Once the line holding "share | 0 |" is found in the listing below, write it out and each later line exactly, up to and including the one holding "around 0.35 ns |".

◆ **Task input**:
--------------------------------------------------

## src/msx_bus_pkg.sv

```systemverilog
package msx_bus_pkg;

	// ----------------------------------------------------------
	// slot bus widths
	// ----------------------------------------------------------

	// full Z80 address as seen on the cartridge slot
	typedef logic [15:0] bus_addr_t;

	// one data byte on td
	typedef logic [7:0] bus_data_t;

	// flip-flops between the raw slot pins and clk42 logic
	localparam int unsigned SYNC_STAGES = 2;

	// ----------------------------------------------------------
	// request and response between controller and datapath
	// ----------------------------------------------------------

	// one access, strobes are single clk42 pulses
	// addr and wdata only meaningful while a strobe is high
	typedef struct packed {
		bus_addr_t addr;
		bus_data_t wdata;
		logic      io_read;
		logic      io_write;
		logic      mem_read;
		logic      mem_write;
	} bus_req_t;

	// read answer from one datapath block
	// ready is a one-cycle pulse, data forced to zero otherwise
	// so several answers can simply be ORed together
	typedef struct packed {
		logic      ready;
		bus_data_t data;
	} bus_rsp_t;

endpackage

```

## src/cart_bus_ctrl.sv

```systemverilog
`timescale 1ns/1ps

module cart_bus_ctrl (
	input  logic                   clk42,
	input  logic                   w_n_reset,
	input  msx_bus_pkg::bus_addr_t ta,
	input  msx_bus_pkg::bus_data_t td_in,
	input  logic                   n_sltsl,
	input  logic                   n_merq,
	input  logic                   n_iorq,
	input  logic                   n_rd,
	input  logic                   n_wr,
	input  msx_bus_pkg::bus_rsp_t  ram_rsp,
	input  msx_bus_pkg::bus_rsp_t  io_rsp,
	output msx_bus_pkg::bus_req_t  req,
	output msx_bus_pkg::bus_data_t td_out,
	output logic                   tdir
);
	localparam int unsigned STAGES = msx_bus_pkg::SYNC_STAGES;

	// synchronizer chains, stage 0 sees the raw pins
	msx_bus_pkg::bus_addr_t addr_sync [STAGES];
	msx_bus_pkg::bus_data_t data_sync [STAGES];
	// {n_sltsl, n_merq, n_iorq, n_rd, n_wr}
	logic [4:0]             strb_sync [STAGES];

	logic sltsl_n_s, merq_n_s, iorq_n_s, rd_n_s, wr_n_s;
	logic rd_prev, wr_prev;
	logic rd_fall, wr_fall;
	logic is_io, is_mem;

	// captured request
	msx_bus_pkg::bus_addr_t req_addr_q;
	msx_bus_pkg::bus_data_t req_data_q;
	logic [3:0]             req_strb_q;

	logic                   rsp_ready;
	msx_bus_pkg::bus_data_t rsp_data;
	msx_bus_pkg::bus_data_t rd_data_q;
	logic                   drive_q;

	// ----------------------------------------------------------
	// pin synchronizers
	// ----------------------------------------------------------

	// address and data follow the strobes with equal delay
	always_ff @(posedge clk42) begin
		addr_sync[0] <= ta;
		data_sync[0] <= td_in;
		for (int i = 1; i < STAGES; i++) begin
			addr_sync[i] <= addr_sync[i-1];
			data_sync[i] <= data_sync[i-1];
		end
	end

	// strobes idle high
	always_ff @(posedge clk42) begin
		if (!w_n_reset) begin
			for (int i = 0; i < STAGES; i++) begin
				strb_sync[i] <= '1;
			end
			rd_prev <= 1'b1;
			wr_prev <= 1'b1;
		end else begin
			strb_sync[0] <= {n_sltsl, n_merq, n_iorq, n_rd, n_wr};
			for (int i = 1; i < STAGES; i++) begin
				strb_sync[i] <= strb_sync[i-1];
			end
			rd_prev <= rd_n_s;
			wr_prev <= wr_n_s;
		end
	end

	assign {sltsl_n_s, merq_n_s, iorq_n_s, rd_n_s, wr_n_s} = strb_sync[STAGES-1];

	// ----------------------------------------------------------
	// access classification
	// ----------------------------------------------------------

	assign rd_fall = rd_prev & ~rd_n_s;
	assign wr_fall = wr_prev & ~wr_n_s;
	assign is_io   = ~iorq_n_s;
	// memory only counts when our slot is selected
	assign is_mem  = ~merq_n_s & ~sltsl_n_s;

	// payload, no reset
	always_ff @(posedge clk42) begin
		req_addr_q <= addr_sync[STAGES-1];
		req_data_q <= data_sync[STAGES-1];
	end

	// one pulse per strobe edge, order io_read io_write mem_read mem_write
	always_ff @(posedge clk42) begin
		if (!w_n_reset) begin
			req_strb_q <= '0;
		end else begin
			req_strb_q <= {rd_fall & is_io, wr_fall & is_io,
				rd_fall & is_mem, wr_fall & is_mem};
		end
	end

	assign req.addr      = req_addr_q;
	assign req.wdata     = req_data_q;
	assign req.io_read   = req_strb_q[3];
	assign req.io_write  = req_strb_q[2];
	assign req.mem_read  = req_strb_q[1];
	assign req.mem_write = req_strb_q[0];

	// ----------------------------------------------------------
	// read data return
	// ----------------------------------------------------------

	// data is zero while not ready, OR merge is safe
	assign rsp_ready = ram_rsp.ready | io_rsp.ready;
	assign rsp_data  = ram_rsp.data | io_rsp.data;

	always_ff @(posedge clk42) begin
		if (rsp_ready) begin
			rd_data_q <= rsp_data;
		end
	end

	// drive from the cycle after ready until synced n_rd goes high
	always_ff @(posedge clk42) begin
		if (!w_n_reset) begin
			drive_q <= 1'b0;
		end else if (rsp_ready) begin
			drive_q <= 1'b1;
		end else if (rd_n_s) begin
			drive_q <= 1'b0;
		end
	end

	assign td_out = rd_data_q;
	assign tdir   = drive_q;

	// two datapath blocks never answer the same access
	assert property (@(posedge clk42) disable iff (!w_n_reset)
		!(ram_rsp.ready && io_rsp.ready))
		else $error("ram and io ready high together");

	// an answer only follows a read request
	assert property (@(posedge clk42) disable iff (!w_n_reset)
		rsp_ready |-> $past(req.io_read || req.mem_read))
		else $error("ready without a preceding read request");

endmodule

```

## config.mk

```make
export PLATFORM = sky130hd
export DESIGN_NAME = cart_bus_ctrl
export DESIGN_NICKNAME = d
export VERILOG_FILES = /design/src/msx_bus_pkg.sv /design/src/cart_bus_ctrl.sv
export SDC_FILE = /design/constraint.sdc
export NUM_CORES = 1
export LEC_CHECK = 0
export BUFFER_PORTS_ARGS = -buffer_cell sky130_fd_sc_hd__buf_2
export CELL_PAD_IN_SITES_DETAIL_PLACEMENT = 2
export CELL_PAD_IN_SITES_GLOBAL_PLACEMENT = 2
export CORE_MARGIN = 2
export CORE_UTILIZATION = 30
export DETAILED_ROUTE_END_ITERATION = 8
export PLACE_DENSITY = 0.77
export SETUP_SLACK_MARGIN = 0.4
export SYNTH_ARGS = -nofsm -noshare
export SYNTH_HDL_FRONTEND = slang
export SYNTH_SLANG_ARGS = --single-unit
```

## constraint.sdc

```tcl
create_clock -name clk42 -period 1 [get_ports clk42]
set_input_delay 0.3 -clock clk42 [delete_from_list [all_inputs] [get_ports clk42]]
set_output_delay 0.3 -clock clk42 [all_outputs]
set_load 0.005 [all_outputs]
```

==> results of run 1 <==
## worst max-delay path by stage
stage	start	to	slack (ns)	cells past startpoint
2_1_floorplan	ram_rsp[8]	tdir	0.15	2
3_3_place_gp	ram_rsp[8]	tdir	0.03	3
3_5_place_dp	ram_rsp[8]	tdir	0.02	3
4_1_cts	td_out[5]	td_out[5]	-0.20	1
5_1_grt	td_out[5]	td_out[5]	-0.24	1
6_report	td_out[5]	td_out[5]	-0.17	1
## flip-flops by register name, indices dropped and copies added, names as in the netlist
signal      count
addr_sync      32
data_sync      16
rd_prev         1
req_addr_q     16
req_data_q      8
req_strb_q      4
strb_sync      10
td_out          8
tdir            1
wr_prev         1
## cell type report
cell class / instances / area [um2] / share of cell area
Timing Repair Buffer: 86 / 533.0 / 0.1720
Clock inverter: 6 / 43.79 / 0.01413
Multi-Input combinational cell: 31 / 222.7 / 0.07186
Sequential cell: 97 / 2052 / 0.6621
Tap cell: 99 / 123.9 / 0.03997
Clock buffer: 9 / 123.9 / 0.03997
## power breakdown
group,switching (mW),total (mW),internal (mW)
clock network,1.29,2.19,0.899
logic,0.104,0.300,0.196
registers,0.0650,4.19,4.13
total,1.46,6.68,5.22
## kinds of logic (layout without fill, tap and decap cells)
group,after synthesis,count (layout),share of synthesized area
flops,97,97,0.9109
simple gates,30,30,0.08343
compound gates,1,1,0.003383
buf+inv,1,101,0.002253
## cells in the final DEF, fill, tap and decap left out, drive strengths merged
cell,count
clkinvlp,1
clkinv,4
o21a,1
buf,86
or2b,4
or2,9
clkbuf,9
edfxtp,8
dfxtp,89
or3b,1
nand2b,11
nor2b,1
nor2,4
inv,1
## stage by stage
stage                     area, um2  utilization  worst slack [ns]
after floorplan                2245            -            0.1468
after global placement         2806       0.3890           0.02957
after detailed placement       2806       0.3890           0.01929
after CTS                      3018       0.4183           -0.1997
after global routing           3099       0.4296           -0.2350
final                          3099       0.4296           -0.1699
## repair_timing
action | 4_1_cts | 5_1_grt
cloned | 0 | 0
setup endpoints to repair | 45 | 45
pin swaps | 1 | 0
gates resized for setup | 14 | 24
## per-layer routing
layer / routed length, um / GRT usage / up-vias
met3: 315 / 0.04359 / 8
met4: 91 / 0.05769 / 0
met2: 2557 / 0.2262 / 67
met5: 0 / 0 / -
li1: - / - / 592
met1: 1807 / 0.1375 / 575
==> metrics.md, run 1 <==
| Metric | Value |
|---|---|
| Status | finished, violations left |
| Failing checks | negative setup slack |
| Sequential element share of the synthesized area | 0.9109 |
| Gr usage total | 0.1278 |
| Sink Count | 97 |
| Synthesized Nets | 178 |
| CP Class | flip-flop to output port |
| Most common cell in the synthesized netlist | dfxtp_1 |
| Worst Path Buf+Inv | 1 |
| Final cell count without fillers | between 300 and 400 |
| CP cell instances | buf_2 |
| Total gr overflow | 0 |
| Max Cap Viol | 0 |
| Clock buffer depth | 2 |
| Final WS setup | -0.1699 ns |
| Synthesized area | 2220 um2 |
| Max Transition Viols Final | 0 |
| CP endpoint kind | output port |
| Filler Cell Count | 746 |
| Top Ports | 86 |
| Ys Warns | 0 |
| Distinct cell type count after synthesis | 10 |
| Max-slew headroom | 0.9190 |
| Final setup violating endpoints | 37 |
| Via count | 1242 |
| Die Area | 8103 um2 |
| Final ANT Viol Nets | 0 |
| GPL Wtd Cong | 0.6434 |
| Initial antenna violation count | 0 |
| Ant diodes | 0 |
| DIE WIDTH | 90.02 um |
| Vias in the first global route | roughly 1400 |
| Period utilisation layout | 1.170 |
| Final WL | between 4000 and 5000 um |
| Mapped Avg Cell Area | 17.21 um2 |
| DRC Markers | 0 |
| FMAX | roughly 0.85 GHz |
| CP top delay family | flip-flops |
| # rows | 31 |
| Startpoint types | flip-flop |
| WP data required | ~0.7 ns |
| Port Buffers | 85 |
| Post-Syn Instances | approximately 130 |
| Final total power | around 6.7 mW |
| Layout area overhead | 39.63% |
| CP arrival | about 0.87 ns |
| Total Nets Final | between 200 and 300 |
| Hold Path Sink | addr_sync[0][2] |
| TritonCTS clock tree | done |
| RSZ-0062 raised after global routing | yes |
| Crit-path max cell delay | around 0.38 ns |
| Drt via density | 3.787 |
| PD cells | approximately 2200 nW/um2 |
| Setup slack, reg-to-reg | 0.17 ns |
| Worst VDD drop | about 580 uV |
| Critical path's slowest cell | edfxtp_1 |
| Main flop type after synthesis | dfxtp_1 |
| P_leak | around 1.4 nW |
| Setup bufs post-CTS | 0 |
| Worst Hold Class | input pin to flip-flop |
| DR pass1 iterations | 4 |
| Dpl cells | between 300 and 400 |
| Crit Path Max Fanout | 1 |
| Skew final | 0.01011 ns |
| Drt wl/cell | approximately 15 um |
| EDFF count, synth | 8 |
| Tmin final | around 1.2 ns |
| Initial core utilization | 0.3077 |
| R2R cell count | 2 |
| First-pass GRT wire length | about 7700 um |
| Ranking of synthesized cells by area | dfxtp_1 80%, edfxtp_1 11%, nand2b_1 3.1%, or2_2 2.5%, or2b_1 1.4% |
| Yosys top cell by area | dfxtp_1 |
| H-tree levels | 3 |
| Reg-to-Reg End | req_strb_q[1] |
| Clk slew on worst S/H paths | 0.10 ns |
| Number of hold buffers added after cts | 0 |
| Least-Margin Pin Slew | about 0.12 ns |
| Hold Path Origin | ta[2] |
| Commonest cells post-synth | 89 x dfxtp_1, 11 x nand2b_1, 9 x or2_2 |
| Layout cells sized above 1 | 0.5808 |
| Post-synth top area share | 0.8027 |
| Reg2reg start | strb_sync[0][9] |
| First DRT Iteration DRCs | 23 |
| Ys async rst share | 0 |
| Core Region | about 7200 um2 |
| TNS Setup | -3.441 ns |
| CTS root buffer | clkbuf_8 |
| Final hold vios | 0 |
| Worst hold slack | ~0.042 ns |
| Hold path depth | 1 |
| TritonCTS Buffers | 9 |
| Pin count of the biggest net entering global routing | 17 |
| Yosys reg bits | 97 |
| Die Ht | 90.02 um |
| Later-pin clock latency in the skew report | around 0.35 ns |
(Power assumes the default switching activity.)
==> run 2: changes to the inputs <==
- TNS_END_PERCENT: unset -> 50
==> run 2 against run 1 <==
Against the previous run: the flow still finishes with violations (negative setup slack); sequential power about the same; combinational power down 3%; clock power up 25%; maximum frequency down 1.2%; cell area up 1.5%; sequential cell count unchanged; clock skew up 0.0022 ns; critical path depth unchanged; register-to-register slack worse by 0.03 ns; utilization up 0.66 points; critical endpoint is now td_out[7]; largest cell class unchanged.
==> metrics.md, run 2 (synthesis results as in run 1) <==
| Metric | Value |
|---|---|
| CP cell instances | buf_2 (unchanged) |
| Clk slew on worst S/H paths | 0.10 ns (about the same) |
| TritonCTS Buffers | 9 (unchanged) |
| Max Transition Viols Final | 0 (unchanged) |
| CP endpoint kind | output port (unchanged) |
| TritonCTS clock tree | done (unchanged) |
| Final total power | 7.224 mW (was 6.683 mW) |
| Tmin final | 1.184 ns (was 1.170 ns) |
| Failing checks | negative setup slack (unchanged) |
| Crit-path max cell delay | 0.39 ns (was 0.38 ns) |
| R2R cell count | 2 (unchanged) |
| DIE WIDTH | 90.02 um (unchanged) |
| Later-pin clock latency in the skew report | 0.36 ns (was 0.35 ns) |
| Initial core utilization | 0.3077 (unchanged) |
| Clock buffer depth | 2 (unchanged) |
| Status | finished, violations left (unchanged) |
| Final WS setup | -0.1837 ns (was -0.1699 ns) |
| Top Ports | 86 (unchanged) |
| Worst Path Buf+Inv | 1 (unchanged) |
| Dpl cells | 313 (unchanged) |
| Crit Path Max Fanout | 1 (unchanged) |
| Drt via density | 3.739 (was 3.787) |
| Place WS | 0.01621 ns (was 0.01929 ns) |
| DRC Markers | 0 (unchanged) |
| Max-slew headroom | 0.9176 (was 0.9190) |
| PD cells | 2296 nW/um2 (was 2156 nW/um2) |
| CTS root buffer | clkbuf_8 (unchanged) |
| Least-Margin Pin Slew | 0.1236 ns (was 0.1215 ns) |
| Final ANT Viol Nets | 0 (unchanged) |
| Startpoint types | flip-flop (unchanged) |
| First-pass GRT wire length | 7610 um (was 7679 um) |
| Reg with most FFs | addr_sync (unchanged) |
| Core Region | 7214 um2 (unchanged) |
| Final WL | 4706 um (was 4771 um) |
| DR pass1 iterations | 4 (unchanged) |
| Port Buffers | 85 (unchanged) |
| CP Class | flip-flop to output port (unchanged) |
| Die Ht | 90.02 um (unchanged) |
| Largest regs | addr_sync x32, data_sync x16, req_addr_q x16 (unchanged) |
| CP arrival | 0.88 ns (was 0.87 ns) |
| Skew final | 0.01235 ns (was 0.01011 ns) |
| Setup slack, reg-to-reg | 0.14 ns (was 0.17 ns) |
| Max reg flops | 32 (unchanged) |
| Critical path's slowest cell | edfxtp_1 (unchanged) |
| Initial antenna violation count | 0 (unchanged) |
| Max Cap Viol | 0 (unchanged) |
| Worst Hold Class | input pin to flip-flop (unchanged) |
| Period utilisation layout | 1.184 (was 1.170) |
| # rows | 31 (unchanged) |
| WP data required | 0.70 ns (about the same) |
| TNS Setup | -3.674 ns (was -3.441 ns) |
| Critical Path Stages | 1 (unchanged) |
| Final setup violating endpoints | 37 (unchanged) |
| Vias in the first global route | 1393 (was 1428) |
| Total gr overflow | 0 (unchanged) |
| H-tree levels | 3 (unchanged) |
| Sink Count | 97 (unchanged) |
| Total Nets Final | 274 (unchanged) |
| RSZ-0062 raised after global routing | yes (unchanged) |
| Utilization after layout | 0.4362 (was 0.4296) |
| Ant diodes | 0 (unchanged) |
| FMAX | 0.8448 GHz (was 0.8548 GHz) |
| Gr usage total | 0.1266 (was 0.1278) |
| GPL Wtd Cong | 0.6516 (was 0.6434) |
| Final cell count without fillers | 329 (was 328) |
| Worst VDD drop | 617.5 uV (was 581.8 uV) |
| Most frequent cells in the layout | 71 x buf_2, 64 x dfxtp_1, 25 x dfxtp_2 (was 71 x buf_2, 67 x dfxtp_1, 21 x dfxtp_2) |
| Filler Cell Count | 742 (was 746) |
| Reg2reg start | strb_sync[0][9] (unchanged) |
| Reg-to-Reg End | req_strb_q[1] (unchanged) |
| Hpwl dp | approximately 3300 um |
| Number of hold buffers added after cts | 0 (unchanged) |
| CP top delay family | flip-flops (unchanged) |
| First DRT Iteration DRCs | 26 (was 23) |
| Commonest non-fill, non-tap cell in the layout | buf_2 (unchanged) |
| P_leak | 1.373 nW (was 1.358 nW) |
| Pin count of the biggest net entering global routing | 19 (was 17) |
| Die Area | 8103 um2 (unchanged) |
| Layout area overhead | 41.77% (was 39.63%) |
| Drt wl/cell | 14.30 um (was 14.55 um) |
| Crit path launch | td_out[7] (was td_out[5]) |
| Crit path to | td_out[7] (was td_out[5]) |
| Layout cells sized above 1 | 0.6087 (was 0.5808) |
| Via count | 1230 (was 1242) |
| Final hold vios | 0 (unchanged) |
-- run 2: worst min path at each step --
stage                                 from          endpoint  slack (ns)  depth (start not counted)
after CTS                            ta[8]   addr_sync[0][8]        0.02                          1
after global routing              td_in[3]   data_sync[0][3]       0.008                          1
final                             td_in[3]   data_sync[0][3]        0.03                          1
after global placement    addr_sync[0][14]  addr_sync[1][14]        0.31                          0
after detailed placement   addr_sync[0][1]   addr_sync[1][1]        0.31                          0
after floorplan            addr_sync[0][0]   addr_sync[1][0]        0.31                          0
-- run 2: metal layers --
| metal | routed length (um) | vias to the layer above | global-route usage |
|---|---|---|---|
| met3 | 331 | 10 | 0.04443 |
| met1 | 1809 | 560 | 0.1338 |
| met5 | 0 | - | 0 |
| li1 | - | 594 | - |
| met2 | 2473 | 66 | 0.2218 |
| met4 | 92 | 0 | 0.06538 |
-- run 2: layout make-up --
type,instances,area (um2),share of cell area
repair buffers,86,520.5,0.1654
well taps,99,123.9,0.03936
clock inverters,6,75.07,0.02386
multi-input cells,31,225.2,0.07157
clock buffers,10,148.9,0.04732
flip-flops and latches,97,2053,0.6525
-- run 2: where the power goes --
| part | switching [mW] | internal, mW |
|---|---|---|
| registers | 0.0607 | 4.13 |
| logic | 0.104 | 0.186 |
| clock network | 1.39 | 1.35 |
| total | 1.56 | 5.67 |
-- run 2: repair_timing --
| item | in CTS | in global routing |
|---|---|---|
| endpoints found under the setup margin | 45 | 45 |
| setup buffers | 0 | 0 |
| pin swaps | 6 | 5 |
| gates resized for setup | 16 | 27 |
-- run 2: per-stage QoR --
stage	hold slack (ns)	cell area [um2]
floorplan	0.3096	2242
global placement	0.3097	2794
detailed placement	0.3132	2794
CTS	0.02089	3063
global route	0.007982	3147
finish	0.03474	3147
-- run 2: worst reg2reg max path, cell delays in order, from the launching register on --
cell	delay, ns
dfxtp_2	0.32
or3b_4	0.40
nor2_2	0.09
==> run 3: changes to the inputs <==
==> constraint.sdc (replaced) <==
create_clock -name clk42 -period 1 [get_ports clk42]
set_input_delay 0.15 -clock clk42 [delete_from_list [all_inputs] [get_ports clk42]]
set_output_delay 0.15 -clock clk42 [all_outputs]
set_load 0.005 [all_outputs]
==> run 3 against run 2 <==
Against the previous run: the flow finishes with violations (negative hold slack, negative setup slack); sequential cell count unchanged; register-to-register slack about the same; sequential power hardly changed; via count increased by 7.6%; critical path type unchanged; highest routed layer unchanged.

--------------------------------------------------

◆ **Task result**:
| Ys async rst share | 0 |
| Core Region | about 7200 um2 |
| TNS Setup | -3.441 ns |
| CTS root buffer | clkbuf_8 |
| Final hold vios | 0 |
| Worst hold slack | ~0.042 ns |
| Hold path depth | 1 |
| TritonCTS Buffers | 9 |
| Pin count of the biggest net entering global routing | 17 |
| Yosys reg bits | 97 |
| Die Ht | 90.02 um |
| Later-pin clock latency in the skew report | around 0.35 ns |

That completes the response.